Task to carry out
Gather each line of the entries below that includes "with".

Data to process: Begin

==> config.mk <==
export PLATFORM = sky130hd
export DESIGN_NAME = isolated_add_ctrl
export DESIGN_NICKNAME = d
export VERILOG_FILES = /design/src/rtl/iso_pkg.sv /design/src/rtl/operand_isolation_adder.sv /design/src/rtl/isolated_add_ctrl.sv
export SDC_FILE = /design/constraint.sdc
export NUM_CORES = 1
export LEC_CHECK = 0
export BUFFER_PORTS_ARGS = -buffer_cell sky130_fd_sc_hd__buf_2
export CORE_MARGIN = 5
export CORE_UTILIZATION = 49
export DETAILED_ROUTE_END_ITERATION = 8
export PLACE_DENSITY = 0.76
export SLEW_MARGIN = 20
export SYNTH_ARGS = -nofsm -noshare
export SYNTH_HDL_FRONTEND = slang
export SYNTH_HIERARCHICAL = 1
export SYNTH_SLANG_ARGS = --single-unit
==> constraint.sdc <==
create_clock -name clk -period 2 [get_ports clk]
set_input_delay 0.2 -clock clk [delete_from_list [all_inputs] [get_ports clk]]
set_output_delay 0.2 -clock clk [all_outputs]
set_load 0.05 [all_outputs]
==> src/rtl/iso_pkg.sv <==
// Shared FSM encoding and default sizing for the isolated adder controller.
package iso_pkg;

    localparam int DEFAULT_WIDTH       = 8;
    localparam int DEFAULT_IDLE_CYCLES = 4;

    typedef enum logic [2:0] {
        IDLE    = 3'd0,
        SLEEP   = 3'd1,
        WAKE    = 3'd2,
        COMPUTE = 3'd3,
        HOLD    = 3'd4
    } state_t;

endpackage

==> src/rtl/operand_isolation_adder.sv <==
// Adder whose operands are forced to zero while disabled, so the carry chain
// stays quiet between transfers.
module operand_isolation_adder #(
    parameter int WIDTH = 8
) (
    input  logic             enable,
    input  logic [WIDTH-1:0] a,
    input  logic [WIDTH-1:0] b,
    output logic [WIDTH-1:0] sum
);

    logic [WIDTH-1:0] gated_a;
    logic [WIDTH-1:0] gated_b;

    assign gated_a = a & {WIDTH{enable}};
    assign gated_b = b & {WIDTH{enable}};
    // Carry out is dropped: the result wraps modulo 2^WIDTH.
    assign sum     = gated_a + gated_b;

endmodule

==> src/rtl/isolated_add_ctrl.sv <==
// Handshaked single-operation adder controller with operand isolation and an
// idle-driven SLEEP state that costs one extra wake cycle on the next transfer.
module isolated_add_ctrl
    import iso_pkg::*;
#(
    parameter int WIDTH       = DEFAULT_WIDTH,
    parameter int IDLE_CYCLES = DEFAULT_IDLE_CYCLES
) (
    input  logic             clk,
    input  logic             rst,
    input  logic             in_valid,
    output logic             in_ready,
    input  logic [WIDTH-1:0] in_a,
    input  logic [WIDTH-1:0] in_b,
    output logic             out_valid,
    input  logic             out_ready,
    output logic [WIDTH-1:0] out_sum,
    output logic             iso_enable,
    output logic             sleep
);

    localparam int              CNT_W    = $clog2(IDLE_CYCLES + 1);
    localparam logic [CNT_W-1:0] SLEEP_AT = CNT_W'(IDLE_CYCLES - 1);

    state_t           state;
    state_t           state_next;
    logic [CNT_W-1:0] idle_cnt;
    logic [CNT_W-1:0] idle_cnt_next;
    logic [WIDTH-1:0] op_a;
    logic [WIDTH-1:0] op_b;
    logic [WIDTH-1:0] adder_sum;
    logic             accept;

    assign accept = in_valid & in_ready;

    // In IDLE in_ready is always high, so in_valid implies accept; that is
    // what gives accept priority over falling asleep on the same edge.
    always_comb begin
        state_next    = state;
        idle_cnt_next = idle_cnt;
        case (state)
            IDLE: begin
                if (accept) begin
                    state_next    = COMPUTE;
                    idle_cnt_next = '0;
                end else if (!in_valid) begin
                    if (idle_cnt == SLEEP_AT) begin
                        state_next    = SLEEP;
                        idle_cnt_next = '0;
                    end else begin
                        idle_cnt_next = idle_cnt + 1'b1;
                    end
                end
            end
            SLEEP: begin
                if (accept) begin
                    state_next = WAKE;
                end
            end
            WAKE:    state_next = COMPUTE;
            COMPUTE: state_next = HOLD;
            HOLD: begin
                if (out_ready) begin
                    state_next = IDLE;
                end
            end
            default: begin
                state_next    = IDLE;
                idle_cnt_next = '0;
            end
        endcase
    end

    // Outputs are decoded from the next state so they line up with the state
    // register and never glitch.
    always_ff @(posedge clk or posedge rst) begin
        if (rst) begin
            state      <= IDLE;
            idle_cnt   <= '0;
            op_a       <= '0;
            op_b       <= '0;
            out_sum    <= '0;
            in_ready   <= 1'b1;
            out_valid  <= 1'b0;
            iso_enable <= 1'b0;
            sleep      <= 1'b0;
        end else begin
            state    <= state_next;
            idle_cnt <= idle_cnt_next;
            if (accept) begin
                op_a <= in_a;
                op_b <= in_b;
            end
            if (state == COMPUTE) begin
                out_sum <= adder_sum;
            end
            in_ready   <= (state_next == IDLE) || (state_next == SLEEP);
            out_valid  <= (state_next == HOLD);
            iso_enable <= (state_next == COMPUTE);
            sleep      <= (state_next == SLEEP);
        end
    end

    operand_isolation_adder #(
        .WIDTH(WIDTH)
    ) u_adder (
        .enable(iso_enable),
        .a     (op_a),
        .b     (op_b),
        .sum   (adder_sum)
    );

endmodule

Data to process: End

Answer to this exercise
// Handshaked single-operation adder controller with operand isolation and an
    // Outputs are decoded from the next state so they line up with the state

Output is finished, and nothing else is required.